As a general rule, I don’t take requests for recipes — not at home when I’m cooking for others, and not for this column. Sure, the temptation to give people exactly what they want is always there, but ultimately I’m not sure that does anyone any favors. If I just wrote recipes by request, this would be a column of strictly chickpea stews and sheet-pan chicken (not that there’s anything wrong with that!). I’m sorry if that sounds harsh.
But there are exceptions, and this is a story about an exception.
Every Christmas Eve, my friends and I gather for a bacchanalian celebration, including anyone who sticks around for the holidays. Last year, the theme was Feast of the Seven Fishes, but we were a bit ambitious and ended up with closer to 12 fishes (doesn’t quite have the same ring, does it?).
Each dish on the table was a bold, extremely fish-forward approach to the theme, so I wanted to have something that was more of a humble, mildly flavored, comforting, carby background dancer to the real stars of the show (fishes). I threw together a giant pot of caramelized shallot pasta, enhanced, of course, with plenty of anchovies — I am nothing if not loyal to a theme and my own personal brand.

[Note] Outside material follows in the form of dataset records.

===== design.v =====
`timescale 1ns / 1ps
module add #(
    parameter total_bits = 16,
    parameter fraction_bits = 12)(
    input [total_bits - 1:0] tem1,
    input [total_bits - 1:0] tem2,
    output [total_bits - 1:0] tem3
    );
    assign tem3 = tem1 + tem2;
endmodule
`timescale 1ns / 1ps
module mac_unit (
    input clk,
    input reset,
    input calculate,
    input [15:0] tem1,
    input [15:0] tem2,
    input [31:0] tem3,
    output reg [31:0] result
    );
    wire [31:0] add_sum;
    wire [31:0] mul_sum;
    multiply #(16,12) M(tem1, tem2, mul_sum);  
    add  #(16,12) A(mul_sum, tem3, add_sum);  
    always@(posedge clk, posedge reset) begin
        if(reset) 
            result <= 0;
        else if(calculate)
            result <= add_sum;        
    end
endmodule
`timescale 1ns / 1ps
module multiply #(
    parameter total_bits = 16,
    parameter fraction_bits = 12)(
    input [total_bits - 1:0] tem1,
    input [total_bits - 1:0] tem2,
    output [total_bits - 1:0] tem3,
    output [total_bits - 1:0] overflow
    );
	wire [2*total_bits - 1:0] result;	
	wire [total_bits - 1:0] multiplicand, multiplier, tem1_cmp, tem2_cmp;
	wire [total_bits - 2:0] quantized_result,quantized_result_cmp;
	assign overflow = (result[(2*total_bits - 2):(total_bits - 1 + fraction_bits)] > 0) ? 1'b1 : 1'b0;  
	assign tem1_cmp = {~tem1[total_bits - 1], ~tem1[total_bits - 2:0] + 1'b1};  
	assign tem2_cmp = {~tem2[total_bits - 1], ~tem2[total_bits - 2:0] + 1'b1};  
    assign multiplicand = (tem1[total_bits - 1]) ? tem1_cmp : tem1;  
    assign multiplier   = (tem2[total_bits - 1]) ? tem2_cmp : tem2;  
    assign result = multiplicand[total_bits - 2:0] * multiplier[total_bits - 2:0];  
    assign tem3[total_bits - 1] = tem1[total_bits - 1] ^ tem2[total_bits - 1];  
    assign quantized_result = result[total_bits - 2 + fraction_bits:fraction_bits];  
    assign quantized_result_cmp = ~quantized_result[total_bits - 2:0] + 1'b1;   
    assign tem3[total_bits - 2:0] = (tem1[total_bits - 1] ^ tem2[total_bits - 1]) ? quantized_result_cmp : quantized_result;  
endmodule

===== constraint.sdc =====
current_design mac_unit

set clk_period 1.1
set clk_io_pct 0.2

create_clock -name clk0 -period $clk_period [get_ports {clk}]

set non_clock_inputs [all_inputs -no_clocks]
set_input_delay [expr $clk_period * $clk_io_pct] -clock clk0 $non_clock_inputs
set_output_delay [expr $clk_period * $clk_io_pct] -clock clk0 [all_outputs]

===== run.sh =====
#!/bin/bash
# OpenROAD 26Q1-2900-gdf79404cd8, Yosys 0.63+post, stock flow scripts
make -C /OpenROAD-flow-scripts/flow DESIGN_CONFIG=/design/flow/config.mk WORK_HOME=/design/flow/orfs finish

===== config.mk =====
export PLATFORM = sky130hd
export DESIGN_NAME = mac_unit
export DESIGN_NICKNAME = mac_unit
export VERILOG_FILES = /design/flow/design.v
export SDC_FILE = /design/flow/constraint.sdc
export NUM_CORES = 4
export LEC_CHECK = 1
export CORE_UTILIZATION = 40

==> qor.tcl <==
set qor(status) {complete, but fails checks}
set qor(violations) {negative setup slack}
set qor(floorplan.io_pins) 99
set qor(grt.total_usage_pct) 23.6
set qor(clock_insertion_delay_worst_skew_ns) 0.24
set qor(number_of_cells_after_detailed_placement) 1648
set qor(synth.yosys.seq_area_share_pct) 4.41
set qor(cts_sinks) 16
set qor(report.final.setup_viol) 16
set qor(io_buffers) 66
set qor(critPathMaxStageDelay_ns) 0.53
set qor(cp-start-kind) {input port}
set qor(worst_setup_path_end_kind) {flop}
set qor(floorplan.initialDensity_pct) 41.2
set qor(timing.max_slew.rel_slack_pct) 54.8
set qor(route.detailed.wl_per_inst_um) 14.5
set qor(first_pass_grt_wire_length_um) 42000
set qor(htree_num_levels) 1
set qor(yosys.stat.chipArea_um2) 9070
set qor(fp.coreArea_um2) 22000
set qor(critPathKind) {in2reg}
set qor(top_cell) {inv_1}
set qor(routed_via_density) 4.88
set qor(drt.antenna.violating_nets) 0
set qor(enable_flop_cells) 0
set qor(drt_pass1_iterations) 5
set qor(tns_ns) -113.70
set qor(grt_pass1_vias) 8582
set qor(finalHoldWorstSlack_ns) 0.298
set qor(cpMaxStageDelayCell) {fa_1}
set qor(warning_count) 45
set qor(drcViolationCount) 0
set qor(maximum_number_of_pins_on_one_net_before_global_route_repair) 17
set qor(postRouteWirelength_um) 24600
set qor(top_cells_by_area) {fa_1 36%, ha_1 13%, inv_1 7.9%, nand2_1 5.6%, nor2_1 5.2%}
set qor(grt_antenna_before_repair) 0
set qor(rsz0062_at_grt) {true}
set qor(grt.met2_usage_pct) 38.3
set qor(global_route.overflow_total) 0
set qor(async_flop_share_pct) 100
set qor(worst_clock_skew_ns) 0
set qor(synth_cells) 1061
set qor(fmaxAchievable_mhz) 113
set qor(ys_cells) 1061
set qor(postSynthAreaPerCell_um2) 8.55
set qor(fraction_of_synthesized_cell_area_taken_by_the_top_area_cell_type_pct) 36.4
set qor(cts_tree) {built}
set qor(number_of_flip_flops_in_the_largest_register) 16
set qor(synth.yosys.warnings) 5
set qor(worst-path-max-fanout) 5
set qor(postSynthRegisterBits) 16
set qor(finalCoreUtilization_pct) 59.9
set qor(gp_routability_congestion) 0.931
set qor(finalHoldViolations) 0
set qor(antenna_cells) 0
set qor(first_iter_violations) 356
set qor(die_area_um2) 23300
set qor(cts_buffers) 3
set qor(worst-endpoint-arrival_ns) 8.99
set qor(rows) 54
set qor(synth_area_um2) 9070
set qor(cts_hold_buffers) 0
set qor(timing.critical_path.max_delay_family) {adder cells}
set qor(most_instantiated_cells_after_synthesis) {192 x inv_1, 165 x fa_1, 136 x nand2_1, 126 x nor2_1, 93 x ha_1}
set qor(drive_gt1_share_pct) 32.0
set qor(post-route-worst-setup-slack_ns) -7.76
set qor(critPathRequiredTime_ns) 1.23
set qor(clock_path_buffers) 2
set qor(timing.max_cap.violations) 0
set qor(leading_registers_by_flop_count) {result x16}
set qor(regMostFlops) {result}
set qor(detailroute.via_count) 8264
set qor(groute.layer.met1.usage_pct) 34.3
set qor(die_h_um) 153
set qor(area_delta_synth_final_pct) 45.4
set qor(worst-path-buf-inv) 12
set qor(synth_top_cell_by_area) {fa_1}
set qor(cts.clk_slew.worst_paths_ns) 0.05
set qor(finalClockPeriodUsage_pct) 806
set qor(yosysUniqueCellTypes) 61
set qor(cp_common_cell) {fa_1}
set qor(globalRoute.busiestLayer) {met2}
set qor(fin_cells) 1695
set qor(width_of_the_chip_um) 153
set qor(min-delay-path-class) {in2async}
set qor(cts_root_buffer) {clkbuf_16}
set qor(period_needed_ns) 8.86
set qor(timing_worst_slew_pin_value_ns) 0.676
set qor(detailed_place_hpwl_um) 20600
set qor(synth_top_flop_cell) {dfrtp_1}
set qor(groute.layer.met3.usage_pct) 5.51
set qor(final-max-slew-violation-count) 0
cell type report:
type                            instances  area (um^2)
Timing Repair Buffer                  371         3040
Fill cell                            1822         8840
Tap cell                              280          350
Inverter                              193          734
Clock buffer                            3         75.1
Multi-Input combinational cell        832         8590
Sequential cell                        16          400
metal layers:
metal | vias to the layer above | routed length [um] | part of all wire [%]
met2 | 197 | 11400 | 46
met3 | 20 | 1580 | 6.4
met1 | 4040 | 11200 | 45
met5 | - | 0 | 0
met4 | 0 | 420 | 1.7
li1 | 4007 | - | -
cell families (layout without fill, tap and decap cells):
family / count (synthesis) / in the layout / synth area share [%]
compound gates: 107 / 107 / 8.22
xor+xnor: 95 / 95 / 9.42
fa+ha+maj: 258 / 258 / 49.2
buf+inv: 228 / 567 / 10.2
flops: 16 / 16 / 4.41
mux: 16 / 16 / 2.22
other cells: 1 / 16 / 0.0413
simple gates: 340 / 340 / 16.3
metrics by stage:
| stage | setup slack [ns] | instance area, um^2 |
|---|---|---|
| finish | -7.76 | 13200 |
| global route | -8.10 | 13200 |
| CTS | -7.75 | 12900 |
| detailed placement | -8.67 | 12000 |
| global placement | -8.64 | 12000 |
| floorplan | -8.18 | 9250 |
worst paths after layout:
path / startpoint / endpoint / slack (ns) / cells after the start
worst max-delay path: tem1[0] / result[14] / -7.76 / 39
worst min-delay path: reset / result[11] / 0.30 / 3
worst max register to register: result[8] / result[8] / 0.21 / 2
worst min register to register: result[3] / result[3] / 0.50 / 1
max in group asynchronous: reset / result[3] / 0.62 / 3
min in group clk0: result[3] / result[3] / 0.50 / 1
what timing repair did:
item                       CTS  global route
pin swaps                  113            49
resized                    158            47
buffers inserted            35            10
setup endpoints to repair   32            23
worst min-delay path: cells and delay by family:
kind     cells  cell delay, ns
buf+inv      3            0.67
layout by cell type, fill, tap and decap left out, drive strengths merged, types with 4 or more instances in the layout:
cell type	n
inv	193
and2	10
nand2	136
nand2b	7
o31ai	7
or2	6
buf	308
or3	7
a211oi	8
nand3	13
a21o	10
ha	93
a21oi	22
nor2	127
dfrtp	16
a211o	5
xnor2	57
clkdlybuf4s15	7
dlygate4sd2	16
mux2	13
xor2	38
fa	165
o22ai	4
a41oi	4
clkdlybuf4s50	40
nor3	12
or4	4
o21ai	22
conb	16
and3	4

It was shockingly good for the modest and limited ingredients involved, better than it should be, honestly.
The sauce itself was made with an obscene amount of shallots, fried in a generous pool of olive oil until caramelized and delightfully golden brown, melted into a jammy pile. I also added a few slivers of garlic to be toasted with the shallots; a whole tin of anchovies for meatiness, saltiness and thematic consistency; a bit of red pepper for spiciness and an entire tube of tomato paste that caramelized in the oil for sweetness and tanginess.
The end result was a deeply savory, very sticky, fiery neon-orange paste that I quickly realized I wanted in my life all the time, pasta or not. I did want to coat pasta in it, but I also wanted to smear it onto thick, oily toast, spoon it over my fried eggs, or drag roasted chicken though it. I wanted it in a jar kept in my fridge forever.
Reader, everyone requested this recipe, which, no, doesn’t happen each time I cook, thank you very much. There were emails and texts from those who had eaten it, direct messages and comments on the internet from those who had seen it. I felt shy about revealing how simple it was, like I had tricked everyone into thinking I was more creative than I was (it’s called impostor syndrome, look it up), but I ultimately felt that the shallot mixture itself was delicious and useful enough to warrant a real-life recipe. I wrote it down and fell even more in love with its simplicity.
So for those who wanted it, here you go. For those who didn’t know they wanted it: I promise, you do, and in this instance, I am happy to oblige.